「みんな初日で芸人への道を諦める」 元漫才師が語る“養成所で学ぶべきこと”
※この記事は漫才師として成功することを諦めた芸人が、漫才師を辞めるまでを振り返る連載の第4回です。 【画像】実際に通っていた養成所を見る 養成所に入って驚いたことがある。それは「全員が売れたくて売れたくて仕方ない」というモチベーションのヤツばかり「ではない」ということだ。 人力舎の養成所は、入学時に一括で1年分の学費を払うシステムとなっていて、途中で辞めてもそのお金が返ってくることはない。僕と相方のシンカワは途中で辞めるという選択肢が一切なく、自分で入学金を貯め、覚悟を決めて入ってきた世界だったので、授業をサボるという選択肢もなかった。 1年で吸収できるものすべて吸収しようと思っていたし、全員がそういうギラついた思いで入ってきているものだと思っていた。 しかし、現実は違った。 入学初日の授業はいわゆる「声出し」という授業で、狭い稽古場に50人超がぎゅうぎゅうになる中、1人ずつ立たされて「あ・い・う・え・お」の5音それぞれでバラバラの感情を表現したり、2人1組で相手に向かって「あいうえお」だけで口喧嘩をして感情を爆発させあったり、というものだった。 声がかれるほど「あいうえお」を連呼しあったが、人前で感情を「演技で」むき出しにする、ということはなかなか難しい。
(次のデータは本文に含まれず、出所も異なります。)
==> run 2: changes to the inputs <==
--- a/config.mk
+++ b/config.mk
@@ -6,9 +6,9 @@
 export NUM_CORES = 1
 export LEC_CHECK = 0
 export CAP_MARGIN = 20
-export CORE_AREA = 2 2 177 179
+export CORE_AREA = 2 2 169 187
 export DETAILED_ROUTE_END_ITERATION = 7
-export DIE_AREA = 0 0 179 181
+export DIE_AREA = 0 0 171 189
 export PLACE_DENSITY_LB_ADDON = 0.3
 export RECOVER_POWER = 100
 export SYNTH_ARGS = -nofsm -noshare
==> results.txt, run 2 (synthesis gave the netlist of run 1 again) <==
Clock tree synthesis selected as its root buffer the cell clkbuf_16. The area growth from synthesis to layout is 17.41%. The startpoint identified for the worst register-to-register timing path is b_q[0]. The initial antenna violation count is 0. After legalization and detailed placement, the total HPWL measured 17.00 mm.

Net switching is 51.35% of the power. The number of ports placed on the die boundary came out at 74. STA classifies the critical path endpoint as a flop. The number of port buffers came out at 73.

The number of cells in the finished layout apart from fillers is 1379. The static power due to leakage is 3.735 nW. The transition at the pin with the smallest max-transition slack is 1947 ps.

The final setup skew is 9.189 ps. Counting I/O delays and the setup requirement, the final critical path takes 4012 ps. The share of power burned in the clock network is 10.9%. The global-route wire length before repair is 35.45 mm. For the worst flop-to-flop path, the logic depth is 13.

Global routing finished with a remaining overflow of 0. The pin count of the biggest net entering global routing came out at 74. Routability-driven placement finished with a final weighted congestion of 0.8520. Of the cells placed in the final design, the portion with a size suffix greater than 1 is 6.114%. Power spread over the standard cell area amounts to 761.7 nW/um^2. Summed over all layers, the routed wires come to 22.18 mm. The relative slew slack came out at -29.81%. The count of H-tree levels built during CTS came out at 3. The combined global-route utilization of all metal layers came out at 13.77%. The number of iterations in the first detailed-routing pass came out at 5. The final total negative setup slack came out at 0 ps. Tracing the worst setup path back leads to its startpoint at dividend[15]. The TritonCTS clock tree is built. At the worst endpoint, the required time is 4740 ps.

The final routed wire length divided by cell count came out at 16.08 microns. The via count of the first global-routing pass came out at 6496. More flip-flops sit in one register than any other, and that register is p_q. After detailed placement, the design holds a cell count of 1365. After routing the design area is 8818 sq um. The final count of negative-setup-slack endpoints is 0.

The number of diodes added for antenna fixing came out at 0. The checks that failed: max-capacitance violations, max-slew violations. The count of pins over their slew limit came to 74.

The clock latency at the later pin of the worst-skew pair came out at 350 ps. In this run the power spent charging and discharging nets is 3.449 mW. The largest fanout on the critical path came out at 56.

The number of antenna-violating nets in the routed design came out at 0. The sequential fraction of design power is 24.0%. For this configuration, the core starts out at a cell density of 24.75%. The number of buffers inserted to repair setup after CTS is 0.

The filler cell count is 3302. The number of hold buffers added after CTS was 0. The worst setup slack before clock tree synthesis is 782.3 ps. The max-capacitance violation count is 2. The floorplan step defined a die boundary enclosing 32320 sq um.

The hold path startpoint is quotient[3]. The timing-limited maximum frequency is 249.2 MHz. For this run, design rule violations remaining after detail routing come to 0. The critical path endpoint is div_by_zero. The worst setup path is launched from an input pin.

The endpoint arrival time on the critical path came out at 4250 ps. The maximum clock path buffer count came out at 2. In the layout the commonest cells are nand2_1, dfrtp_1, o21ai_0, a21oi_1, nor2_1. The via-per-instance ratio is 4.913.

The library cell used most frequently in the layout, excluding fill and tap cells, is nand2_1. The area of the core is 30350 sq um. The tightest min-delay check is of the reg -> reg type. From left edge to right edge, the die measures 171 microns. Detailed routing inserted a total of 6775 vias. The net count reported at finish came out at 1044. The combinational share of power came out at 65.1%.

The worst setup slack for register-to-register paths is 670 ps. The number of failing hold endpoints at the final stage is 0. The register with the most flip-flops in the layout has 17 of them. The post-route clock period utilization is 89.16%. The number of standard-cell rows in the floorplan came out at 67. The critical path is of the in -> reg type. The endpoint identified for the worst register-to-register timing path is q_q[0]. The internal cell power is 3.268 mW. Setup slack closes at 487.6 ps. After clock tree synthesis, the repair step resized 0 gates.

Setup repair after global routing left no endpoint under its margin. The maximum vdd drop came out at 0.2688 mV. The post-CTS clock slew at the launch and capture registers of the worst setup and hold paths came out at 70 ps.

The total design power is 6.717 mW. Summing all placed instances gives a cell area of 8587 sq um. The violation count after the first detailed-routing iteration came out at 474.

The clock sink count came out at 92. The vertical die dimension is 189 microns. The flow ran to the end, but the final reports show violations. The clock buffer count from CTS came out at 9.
## config.mk

```make
export PLATFORM = sky130hd
export DESIGN_NAME = ram_access_arbiter
export DESIGN_NICKNAME = d
export VERILOG_FILES = /design/src/rtl/ram_access_arbiter_pkg.sv /design/src/rtl/ram_access_arbiter_pick.sv /design/src/rtl/ram_access_arbiter.sv
export SDC_FILE = /design/constraint.sdc
export NUM_CORES = 1
export LEC_CHECK = 0
export ABC_AREA = 1
export CORE_UTILIZATION = 38
export CTS_CLUSTER_SIZE = 8
export DETAILED_ROUTE_END_ITERATION = 16
export PLACE_DENSITY = 0.74
export SETUP_SLACK_MARGIN = 0.2
export SYNTH_ARGS = -nofsm -noshare
export SYNTH_HDL_FRONTEND = slang
export SYNTH_SLANG_ARGS = --single-unit
```

## constraint.sdc

```tcl
create_clock -name clk -period 1.3 [get_ports clk]
set_clock_uncertainty 0.15 [all_clocks]
set_input_delay 0.13 -clock clk [delete_from_list [all_inputs] [get_ports clk]]
set_output_delay 0.13 -clock clk [all_outputs]
set_load 0.05 [all_outputs]
```
==> src/rtl/ar_skid_reg.sv <==
// Valid/ready holding register with a 2-entry skid buffer, synchronous flush and a wrapping transfer counter.
// Define AR_SKID_BYPASS_EN for zero-latency pass-through when the buffer is empty.
module ar_skid_reg #(
  parameter int DATA_WIDTH = 32,
  parameter int CNT_WIDTH  = 16
) (
  input  logic                  clk,
  input  logic                  rst,
  input  logic                  flush,
  input  logic                  in_valid,
  output logic                  in_ready,
  input  logic [DATA_WIDTH-1:0] in_data,
  output logic                  out_valid,
  input  logic                  out_ready,
  output logic [DATA_WIDTH-1:0] out_data,
  output logic [1:0]            count,
  output logic [CNT_WIDTH-1:0]  xfer_cnt
);

  // State encoding equals the number of held words, so count is the state register itself.
  localparam logic [1:0] ST_EMPTY = 2'd0;
  localparam logic [1:0] ST_ONE   = 2'd1;
  localparam logic [1:0] ST_FULL  = 2'd2;

  localparam logic [CNT_WIDTH-1:0] CNT_ONE = {{(CNT_WIDTH-1){1'b0}}, 1'b1};

  logic [1:0]            state_q, state_d;
  logic [DATA_WIDTH-1:0] head_q, head_d;
  logic [DATA_WIDTH-1:0] skid_q, skid_d;
  logic [CNT_WIDTH-1:0]  xfer_q, xfer_d;
  logic                  push_s;
  logic                  pop_s;
  logic                  bypass_s;

  // Handshake outputs, optional pass-through and next-state selection.
  always_comb begin
    bypass_s = 1'b0;
`ifdef AR_SKID_BYPASS_EN
    bypass_s = (state_q == ST_EMPTY) & in_valid & out_ready & ~flush;
`else
    bypass_s = 1'b0;
`endif
    in_ready  = (state_q != ST_FULL);
    out_valid = (state_q != ST_EMPTY) | bypass_s;
    out_data  = bypass_s ? in_data : head_q;
    // A bypassed word is consumed on the spot and never enters storage.
    push_s    = in_valid & in_ready & ~bypass_s;
    pop_s     = out_valid & out_ready;

    state_d = state_q;
    head_d  = head_q;
    skid_d  = skid_q;
    xfer_d  = pop_s ? (xfer_q + CNT_ONE) : xfer_q;

    if (flush) begin
      state_d = ST_EMPTY;
    end else begin
      case (state_q)
        ST_EMPTY: begin
          if (push_s) begin
            state_d = ST_ONE;
            head_d  = in_data;
          end else begin
            state_d = ST_EMPTY;
          end
        end
        ST_ONE: begin
          if (push_s && pop_s) begin
            state_d = ST_ONE;
            head_d  = in_data;
          end else if (push_s) begin
            state_d = ST_FULL;
            skid_d  = in_data;
          end else if (pop_s) begin
            state_d = ST_EMPTY;
          end else begin
            state_d = ST_ONE;
          end
        end
        ST_FULL: begin
          if (pop_s) begin
            state_d = ST_ONE;
            head_d  = skid_q;
          end else begin
            state_d = ST_FULL;
          end
        end
        default: begin
          state_d = ST_EMPTY;
        end
      endcase
    end
  end

  // State, storage and counter registers with synchronous reset.
  always_ff @(posedge clk) begin
    if (rst) begin
      state_q <= ST_EMPTY;
      head_q  <= {DATA_WIDTH{1'b0}};
      skid_q  <= {DATA_WIDTH{1'b0}};
      xfer_q  <= {CNT_WIDTH{1'b0}};
    end else begin
      state_q <= state_d;
      head_q  <= head_d;
      skid_q  <= skid_d;
      xfer_q  <= xfer_d;
    end
  end

  assign count    = state_q;
  assign xfer_cnt = xfer_q;

endmodule

==> config.mk <==
export PLATFORM = sky130hd
export DESIGN_NAME = ar_skid_reg
export DESIGN_NICKNAME = d
export VERILOG_FILES = /design/src/rtl/ar_skid_reg.sv
export SDC_FILE = /design/constraint.sdc
export NUM_CORES = 1
export LEC_CHECK = 0
export CORE_ASPECT_RATIO = 1.4
export CORE_MARGIN = 2
export CORE_UTILIZATION = 55
export DETAILED_ROUTE_END_ITERATION = 10
export DONT_BUFFER_PORTS = 1
export GPL_TIMING_DRIVEN = 1
export HOLD_SLACK_MARGIN = 0.03
export PLACE_DENSITY = 0.74
export SLEW_MARGIN = 25
export SYNTH_ARGS = -nofsm -noshare
export SYNTH_HDL_FRONTEND = slang
export SYNTH_SLANG_ARGS = --single-unit
export TNS_END_PERCENT = 50
==> constraint.sdc <==
create_clock -name clk -period 3.8 [get_ports clk]
set_input_delay 0.57 -clock clk [delete_from_list [all_inputs] [get_ports clk]]
set_output_delay 0.57 -clock clk [all_outputs]
set_load 0.01 [all_outputs]
==> results of run 1 <==
-- cells by family (layout without fill, tap and decap cells) --
family	after synthesis	count (layout)
buffers and inverters	38	21
flip-flops	82	82
XOR/XNOR	11	11
adder cells (fa/ha/maj)	1	1
AO/OA/AOI/OAI	108	108
AND/OR/NAND/NOR	150	150
multiplexers	34	34
-- metrics by stage --
stage               utilization  setup slack, ps  cell area [sq um]  std cells  hold slack (ps)
global placement         0.5639             1625               3502        463            434.5
floorplan                     -             1968               3546        424            435.7
finish                   0.6001             1707               3727        479            279.5
detailed placement       0.5649             1803               3508        463            440.5
CTS                      0.6001             1690               3727        479            262.7
global route             0.6001             1609               3727        479            258.7
-- Yosys cell counts (2+ instances only) --
master,n,area [sq um]
or3_1,34,212.7
nor2b_1,2,12.51
xnor2_1,9,78.83
mux2i_1,33,330.3
a21oi_1,68,340.3
clkbuf_1,25,93.84
nor2_1,16,60.06
inv_1,3,11.26
nand2b_1,3,18.77
o21ai_0,34,170.2
buf_6,3,33.78
nand2_1,71,266.5
dfxtp_1,82,1642
buf_2,6,30.03
nand3_1,5,25.02
nand4_1,3,18.77
nor4_1,3,18.77
nor3_1,7,35.03
xor2_1,2,17.52
-- sequential cells by signal (all words and copies together) (netlist names) --
| name | flops |
|---|---|
| xfer_cnt | 16 |
| count | 2 |
| out_data | 32 |
| skid_q | 32 |
-- final cells by class --
class	count	area share
tap	72	0.02417
sequential	82	0.4404
clock inverter	5	0.02081
multi-input combinational	304	0.4696
clock buffer	11	0.03793
timing repair buffer	2	0.004028
inverter	3	0.003021
-- power by group through the flow --
stage	Sequential, mW	Combinational (mW)	Clock, mW
after floorplan	0.917	0.0759	0
after global placement	0.922	0.0644	0
after detailed placement	0.922	0.0670	0
after CTS	0.902	0.0675	0.705
after global routing	0.904	0.0766	0.744
final	0.901	0.0669	0.694
-- worst reg2reg max path, cell delays in order (launching register included) --
cell	delay (ps)
dfxtp_1	540
nand2b_1	240
or3_2	800
nand2_1	180
a21oi_1	80
-- final timing paths --
check              from      endpoint  slack (ps)  depth (start not counted)
max            count[0]      in_ready        1710                          1
min                 rst  xfer_cnt[12]         280                          1
max reg2reg    count[0]    skid_q[29]        1860                          4
min reg2reg  skid_q[26]    skid_q[26]         450                          2
-- metal layers --
metal  up-vias  global-route usage  share of wire  wire length [um]
li1       1420                   -              -                 -
met1      1307              0.2502           0.41              3082
met2        83              0.3640           0.50              3755
met3         8             0.06851          0.074               557
met4         0              0.1074          0.013                95
met5         -                   0              0                 0
==> qor.csv, run 1 <==
metric,value,unit
cpLargestDelayFamily,simple AND/OR/NAND/NOR gates,
avgSynthCellArea,8.363,sq um
die_x,71.86,um
p_leak,1.408,nW
cts_tree,yes,
tightest_slew,641.7,ps
grt_overflow,0,
synthToLayoutAreaGrowth,5.116,%
clk_pin_slew,80,ps
post-cts-setup-buffers,0,
routed_via_density,5.883,
async_reset_ff_frac,0,
synthAdderAreaFrac,0.003529,
cpPeakStageDelay,630,ps
fin_skew,6.346,ps
status,"complete, no violations",
routed_wl,7491,um
fin_tns_setup,0,ps
crit_required,3230,ps
p_sw_frac,0.2202,
multiInputGateArea,0.001750,sq mm
die_h,99.01,um
die_area,0.007115,sq mm
grt_usage,0.2186,
numCtsBuffers,9,
synth_xor_area_frac,0.02717,
final_nets,440,
intPower,1.297,mW
postCtsHoldBufs,0,
critical_path.endpoint_type,primary output,
cts.sinks,82,
start_util,0.5709,
port_buffers,0,
ys_seq_area_frac,0.4629,
worstPathArrival,1520,ps
synth_nets,462,
slowest_stage,nand2b_4,
slew_viol_final,0,
synth_top_family_by_area,simple AND/OR/NAND/NOR gates,
critPathKind,register to primary output,
ir_drop,0.2858,mV
crit_buf_inv,0,
drtAntennaViolNets,0,
dp_hpwl,4594,um
pwr-share-seq,0.542,
synth_seq_cells,82,
min_period_over_period,0.5508,
setup_viol,0,
routabilityCongestion,0.7594,
drt_first_iter_violations,132,
grt_pass1_wl,12320,um
regArea,0.001642,sq mm
combPwrFrac,0.040,
worstPathCellList,nand2b_4,
rsz0062_at_grt,no,
powerDensity,446.1,mW/mm^2
h-tree-depth,3,
path_max_fanout,34,
synth_compound_area_frac,0.1574,
fmax,0.4778,GHz
synth-edff-count,0,
netlist_area,0.003546,sq mm
firstDrtPassIters,4,
grt_pass1_vias,2662,
synth_ff_type,dfxtp_1,
total_power,1.663,mW
cts_buffer_depth,2,
rows,34,
final_hold_viol_count,0,
relSlewSlack,0.5719,
insertion_delay,350,ps
mostFrequentLayoutCells,"dfxtp_1 (82), nand2_1 (71), a21oi_1 (68)",
synthMuxAreaShare,0.09633,
clkPwrFrac,0.418,
drive_above_1_share,0.05651,
vias,2818,
postSynthCellCount,424,
synth_warnings,0,
hold_path.class,primary input to register,
critPathLaunchType,register,
root_buffer,clkbuf_8,
wl_per_cell,15.64,um
core_area,0.006211,sq mm
antenna_found_initial,0,
diodes,0,
synth_simple_gate_area_frac,0.2029,
period_needed,2093,ps
boundaryPins,89,
grt_start_max_net_pins,84,
synth_cell_types,34,
drc,0,
drv_cap,0,
layout_commonest_cell,dfxtp_1,
cts_resized,0,
switching_power,366.1,uW
nFillCells,577,
(Power assumes the default switching activity.)
==> inputs of run 2 (changes only) <==
--- a/config.mk
+++ b/config.mk
@@ -5,6 +5,7 @@
 export SDC_FILE = /design/constraint.sdc
 export NUM_CORES = 1
 export LEC_CHECK = 0
+export ABC_AREA = 1
 export CORE_ASPECT_RATIO = 1.4
 export CORE_MARGIN = 2
 export CORE_UTILIZATION = 55
==> constraint.sdc (replaced) <==
create_clock -name clk -period 2.2 [get_ports clk]
set_input_delay 0.33 -clock clk [delete_from_list [all_inputs] [get_ports clk]]
set_output_delay 0.33 -clock clk [all_outputs]
set_load 0.01 [all_outputs]
==> qor.csv, run 2 <==
metric,value,unit,change
synthTopCellsByArea,"dfxtp_1 (47%), nand2_1 (11%), a21oi_1 (11%), o21ai_0 (9.6%), nand3_1 (5.9%)",,"was dfxtp_1 (46%), a21oi_1 (9.6%), mux2i_1 (9.3%), nand2_1 (7.5%), or3_1 (6.0%)"
clk_pin_slew,80,ps,about the same
highest_layer,met4,,unchanged
slew_viol_final,0,,unchanged
r2r_start,count[1],,was count[0]
intPower,2.021,mW,was 1.297 mW
postSynthCellCount,487,,was 424
dpl_worst_slack,474.4,ps,was 1803 ps
min_period_over_period,0.7978,,
cpPeakStageDelay,430,ps,was 630 ps
root_buffer,clkbuf_8,,unchanged
final_nets,513,,was 440
dr_wl_met2,3965,um,was 3755 um
setup_ws,444.8,ps,was 1707 ps
synth-edff-count,0,,unchanged
grt_usage,0.2313,,was 0.2186
fmax,0.5697,GHz,
grt_start_max_net_pins,66,,was 84
fin_skew,8.580,ps,was 6.346 ps
start_util,0.5665,,was 0.5709
critPathLaunchType,register,,unchanged
mostFrequentLayoutCells,"nand2_1 (98), dfxtp_1 (82), a21oi_1 (73)",,"was dfxtp_1 (82), nand2_1 (71), a21oi_1 (68)"
holdPathEnd,out_data[28],,was xfer_cnt[12]
drtAntennaViolNets,0,,unchanged
crit_required,2470,ps,was 3230 ps
routed_via_density,5.609,,was 5.883
p_leak,1.367,nW,was 1.408 nW
rsz0062_at_grt,no,,unchanged
slowest_stage,dfxtp_1,,was nand2b_4
rrSetupSlack,440,ps,was 1860 ps
synthTopCellsByCount,"nand2_1 (100), dfxtp_1 (82), a21oi_1 (74)",,"was dfxtp_1 (82), nand2_1 (71), a21oi_1 (68)"
regArea,0.001642,sq mm,unchanged
synth_most_common_cell,nand2_1,,was dfxtp_1
drv_cap,0,,unchanged
routabilityCongestion,0.9171,,was 0.7594
synth_top_area_cell,dfxtp_1,,unchanged
hold_path.class,primary input to register,,unchanged
pwr-share-seq,0.579,,was 0.542
critPathKind,register to register,,was register to primary output
grt_pass1_wl,13110,um,"was 12,320 um"
worstPathArrival,2030,ps,was 1520 ps
die_area,0.007016,sq mm,was 0.007115 sq mm
hold_path.startpoint,rst,,unchanged
worstPathCellList,nor2_2 -> inv_2 -> a22oi_4 -> buf_4 -> nand3_1 -> a21oi_1,,was nand2b_4
whs_path_depth,1,,unchanged
grt_overflow,0,,unchanged
vias,3096,,"was 2,818"
rr_worst_depth,6,,was 4
place_area,0.003533,sq mm,was 0.003508 sq mm
netlist_area,0.003495,sq mm,was 0.003546 sq mm
rows,34,,unchanged
post-cts-setup-buffers,0,,unchanged
avgSynthCellArea,7.176,sq um,was 8.363 sq um
port_buffers,0,,unchanged
nFillCells,570,,was 577
ir_drop,0.4072,mV,was 0.2858 mV
synth_nets,525,,was 462
numCtsBuffers,9,,unchanged
routedLengthMet1,3319,um,was 3082 um
dp_hpwl,5145,um,was 4594 um
drive_above_1_share,0.06250,,was 0.05651
h-tree-depth,3,,unchanged
switching_power,679.2,uW,was 366.1 uW
combPwrFrac,0.065,,was 0.040
core_area,0.006168,sq mm,was 0.006211 sq mm
drc,0,,unchanged
antenna_found_initial,0,,unchanged
die_h,98.32,um,was 99.01 um
async_reset_ff_frac,0,,unchanged
drt_first_iter_violations,222,,was 132
boundaryPins,89,,unchanged
total_power,2.700,mW,was 1.663 mW
tightest_slew,702.7,ps,was 641.7 ps
cts_tree,yes,,unchanged
die_x,71.37,um,was 71.86 um
synth_top_area_frac,0.4697,,was 0.4629
relSlewSlack,0.5309,,was 0.5719
synth_ff_type,dfxtp_1,,unchanged
routed_wl,8067,um,was 7491 um
p_sw_frac,0.2516,,was 0.2202
multiInputGateArea,0.001548,sq mm,was 0.001750 sq mm
final_hold_viol_count,0,,unchanged
critical_path.endpoint_type,register,,was primary output
final_area,0.003725,sq mm,was 0.003727 sq mm
wl_met3,644,um,was 557 um
holdWs,54.03,ps,was 279.5 ps
grt_pass1_vias,2802,,"was 2,662"
wl_per_cell,14.61,um,was 15.64 um
synth_warnings,0,,unchanged
powerDensity,724.8,mW/mm^2,was 446.1 mW/mm^2
ys_seq_area_frac,0.4697,,was 0.4629
reg2reg_to,out_data[25],,was skid_q[29]
diodes,0,,unchanged
period_needed,1755,ps,
cts.sinks,82,,unchanged
synthToLayoutAreaGrowth,6.588,%,was 5.116%
layout_commonest_cell,nand2_1,,was dfxtp_1
status,"complete, no violations",,unchanged
cts_resized,0,,unchanged
path_max_fanout,26,,was 34
fin_tns_setup,0,ps,unchanged
insertion_delay,340,ps,was 350 ps
cts_buffer_depth,2,,unchanged
setup_viol,0,,unchanged
synth_cell_types,23,,was 34
synth_seq_cells,82,,unchanged
firstDrtPassIters,4,,unchanged
clkPwrFrac,0.356,,was 0.418
-- run 2: kinds of logic after synthesis --
kind of cell | share of synthesized area
compound gates | 0.2163
fa+ha+maj | 0.003580
buf+inv | 0.09202
flops | 0.4697
simple gates | 0.2184
-- run 2: through the flow --
stage                     instances  utilization
after global placement          534       0.5728
after detailed placement        534       0.5728
after floorplan                 487            -
final                           552       0.6039
after global routing            552       0.6039
after CTS                       550       0.6006
-- run 2: worst max path at each step --
stage	slack, ps	end	startpoint
2_1_floorplan	820	out_data[24]	count[1]
3_3_place_gp	520	out_data[31]	count[1]
3_5_place_dp	470	out_data[12]	count[1]
4_1_cts	460	out_data[25]	count[1]
5_1_grt	300	skid_q[12]	count[0]
6_report	440	out_data[25]	count[1]
-- run 2: what timing repair did --
action,4_1_cts,5_1_grt
setup endpoints to repair,0,0
hold endpoints to repair,0,5
hold buffers,0,2
-- run 2: cell type report --
cell class,count,area share
flip-flops and latches,82,0.4407
multi-input cells,324,0.4155
inverters,51,0.05139
clock buffers,11,0.03796
well taps,72,0.02419
repair buffers,7,0.02217
clock inverters,5,0.008062
-- run 2: power by group through the flow --
stage / combinational [mW] / clock [mW] / sequential (mW)
after floorplan: 0.148 / 0 / 1.59
after detailed placement: 0.171 / 0 / 1.60
final: 0.175 / 0.960 / 1.56
after global placement: 0.166 / 0 / 1.60
after global routing: 0.201 / 1.05 / 1.57
after CTS: 0.171 / 0.980 / 1.56
-- run 2: critical path, delay by kind of cell, from the launching register on --
kind	cells	cell delay [ps]
compound gates	2	420
buf+inv	2	470
simple gates	2	350
flops	1	430
-- run 2: routing by layer --
metal | vias to the layer above | GRT usage
met5 | - | 0
met2 | 94 | 0.3775
met1 | 1416 | 0.2774
met3 | 11 | 0.07018
li1 | 1575 | -
met4 | 0 | 0.1030
<file path="src/rtl/uart_regfile_v2.sv">
// rtl/uart_regfile_v2.sv - word-mapped UART register file with W1C interrupt status and push/pop strobes
module uart_regfile_v2 #(
    parameter int          ADDR_W     = 16,
    parameter int unsigned BASE_ADDR  = 0,
    parameter int          DIV_W      = 16,
    parameter int unsigned DIV_RESET  = 434,
    parameter logic [7:0]  CTRL_RESET = 8'h00
) (
    input  logic              clk,
    input  logic              rstb,
    input  logic              wr_en,
    input  logic [3:0]        be,
    input  logic [ADDR_W-1:0] wr_addr,
    input  logic [31:0]       wdata,
    input  logic              rd_en,
    input  logic [ADDR_W-1:0] rd_addr,
    output logic [31:0]       rdata,
    output logic              rd_rdy,
    output logic [7:0]        ctrl,
    output logic [DIV_W-1:0]  baud_div,
    output logic [7:0]        tx_data,
    output logic              tx_push,
    input  logic              tx_busy,
    input  logic              tx_done_evt,
    input  logic [7:0]        rx_data,
    input  logic              rx_valid,
    output logic              rx_pop,
    input  logic              rx_evt,
    input  logic              ovr_evt,
    output logic              irq,
    output logic              addr_err
);

    localparam logic [ADDR_W:0] BASE_EXT = (ADDR_W+1)'(BASE_ADDR);

    // Subtract in ADDR_W+1 bits so the borrow flags addresses below the base.
    function automatic logic [3:0] decode(input logic [ADDR_W-1:0] addr);
        logic [ADDR_W:0] off;
        logic [3:0]      res;
        off      = {1'b0, addr} - BASE_EXT;
        res[3]   = !off[ADDR_W] && (off[ADDR_W-1:5] == '0) && (off[1:0] == 2'b00);
        res[2:0] = off[4:2];
        return res;
    endfunction

    function automatic logic [31:0] merge(input logic [31:0] old_v,
                                          input logic [31:0] new_v,
                                          input logic [3:0]  lanes);
        logic [31:0] res;
        for (int i = 0; i < 4; i++)
            res[8*i +: 8] = lanes[i] ? new_v[8*i +: 8] : old_v[8*i +: 8];
        return res;
    endfunction

    logic [3:0]       w_dec, r_dec;
    logic [7:0]       wr_sel;
    logic [31:0]      rd_val;
    logic [2:0]       int_stat_q, int_stat_nxt, int_en_q, int_en_nxt, int_clr;
    logic [31:0]      scratch_q;

    always_comb begin
        w_dec  = decode(wr_addr);
        r_dec  = decode(rd_addr);
        wr_sel = (wr_en && w_dec[3]) ? (8'd1 << w_dec[2:0]) : 8'd0;

        int_clr      = (wr_sel[5] && be[0]) ? wdata[2:0] : 3'b000;
        int_en_nxt   = (wr_sel[6] && be[0]) ? wdata[2:0] : int_en_q;
        int_stat_nxt = (int_stat_q & ~int_clr) | {ovr_evt, tx_done_evt, rx_evt};

        case (r_dec[2:0])
            3'd0:    rd_val = {24'd0, ctrl};
            3'd1:    rd_val = 32'(baud_div);
            3'd3:    rd_val = {24'd0, rx_data};
            3'd4:    rd_val = {29'd0, irq, rx_valid, tx_busy};
            3'd5:    rd_val = {29'd0, int_stat_q};
            3'd6:    rd_val = {29'd0, int_en_q};
            3'd7:    rd_val = scratch_q;
            default: rd_val = 32'd0;
        endcase
    end

    always_ff @(posedge clk or negedge rstb) begin
        if (!rstb) begin
            rdata      <= 32'd0;
            rd_rdy     <= 1'b0;
            ctrl       <= CTRL_RESET;
            baud_div   <= DIV_W'(DIV_RESET);
            tx_data    <= 8'd0;
            tx_push    <= 1'b0;
            rx_pop     <= 1'b0;
            irq        <= 1'b0;
            addr_err   <= 1'b0;
            int_stat_q <= 3'd0;
            int_en_q   <= 3'd0;
            scratch_q  <= 32'd0;
        end else begin
            // Read data comes from pre-write state, giving read-before-write on collisions.
            rd_rdy   <= rd_en;
            rdata    <= (rd_en && r_dec[3]) ? rd_val : 32'd0;
            rx_pop   <= rd_en && r_dec[3] && (r_dec[2:0] == 3'd3) && rx_valid;
            addr_err <= (wr_en && !w_dec[3]) || (rd_en && !r_dec[3]);
            tx_push  <= wr_sel[2] && be[0];

            if (wr_sel[0] && be[0])
                ctrl <= wdata[7:0];
            if (wr_sel[1])
                baud_div <= DIV_W'(merge(32'(baud_div), wdata, be));
            if (wr_sel[2] && be[0])
                tx_data <= wdata[7:0];
            if (wr_sel[7])
                scratch_q <= merge(scratch_q, wdata, be);

            int_en_q   <= int_en_nxt;
            int_stat_q <= int_stat_nxt;
            irq        <= |(int_stat_nxt & int_en_nxt);
        end
    end

endmodule

</file>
しかも初対面の芸人志望の人たちが「こいつは面白いのか?」という目線で見てくるので、ハートを強く持たないと耐えられない。 初日からいきなりハードな稽古だったが、僕にはとても新鮮で、人前に立って何かを表現するには感情表現を豊かにできないといけないのだと再確認できたので、充実した気持ちで2日目の授業を迎えた。 が、そこにいたのは半分ほどに減ったクラスメイト達だった。
●こんなに「やる気のない人間」がいるのか
ほとんどの人間が初日の授業で音を上げて「もう授業行かなくていいや」と思ったのだ。 後々講師の方に伺ったところ、初日の「声出し」はふるいにかける意味合いもあるそうで、人が少なければ少ないほど1人当たりの時間も取りやすいので教えやすく、またやる気のある人間の見極めにもなるという理由で「わざと」キツい稽古をするのだという。現に初日以降、その講師の方の授業で声がかれるほど叫ばされたり、人前でもっともっと感情を出せと延々叱咤されたりするような授業はなかった。 僕は日に日に人が少なくなっていく教室に驚き、そしてガッカリした。1年分の学費を払って、覚悟を決めて入ってきたのに「やる気のない人間」がいるのか、と。周りがそんな意識の低い連中なのだとしたら「なんかチョロくねえか」とまで思ってしまい、少し熱が冷めたのを覚えている。 それはシンカワも同じだったようで、途中で辞めていく同期たちを思い「同じ志で入ってきているはずなのにな」と落ち込んでいた。それでも自分たちのモチベーションを落としてしまうのは良くないし、ライバルが減ることで講師の方々から自分たちが教えてもらえる時間が多くなるというのは好都合でしかなかったので、自分たちのことだけを考えるよう切り替えた。 僕たちが学んでいたときのネタ見せは、必ず講師と生徒が一緒に見る形式で、ライブ前の「強制イベント」と、ライブ前でなくても志願して見てもらえる「任意イベント」があった。 1年通って人力舎に所属することができた僕から言わせてもらうと、重要なのは絶対に「任意イベント」の方である。任意イベントは「威嚇」になるからだ。 ライブ前のネタ見せで披露するものは暗黙の了解で「新ネタ」でないといけない、という空気があったため、任意イベントで見てもらうネタをブラッシュアップしても披露する機会はない。それでも披露する理由は、同期に「俺たちはこれくらい面白いんだぞ」というのを見せるのが目的でもあった。 その任意のネタ見せの頻度が多ければ多いほど、そのネタが面白ければ面白いほど、周りに与えるプレッシャーは大きい。 クラスの中で存在感を見せることができれば、ライブのMCや企画のコーナーなどで主導権を握れるようになり、最終的に人力舎に所属できるかどうかというのを判断するライブでアピールする場も多くなるのだ。 養成所で相方を探す人もいる中、すでにコンビを組んで入ってきている僕らはネタをほかの人より早く作ってネタ見せできるという強みがあったが、任意ネタ見せに参加したのはクラスで一番最後だった。 周りから「早くお前らのネタ見たいよ」と何度も言われたし、僕らにはネタもあったが、最後まで待った。 焦りもある中、僕らは授業が始まって1カ月半ほどが過ぎたある日、満を持して講師にネタ見せを志願した。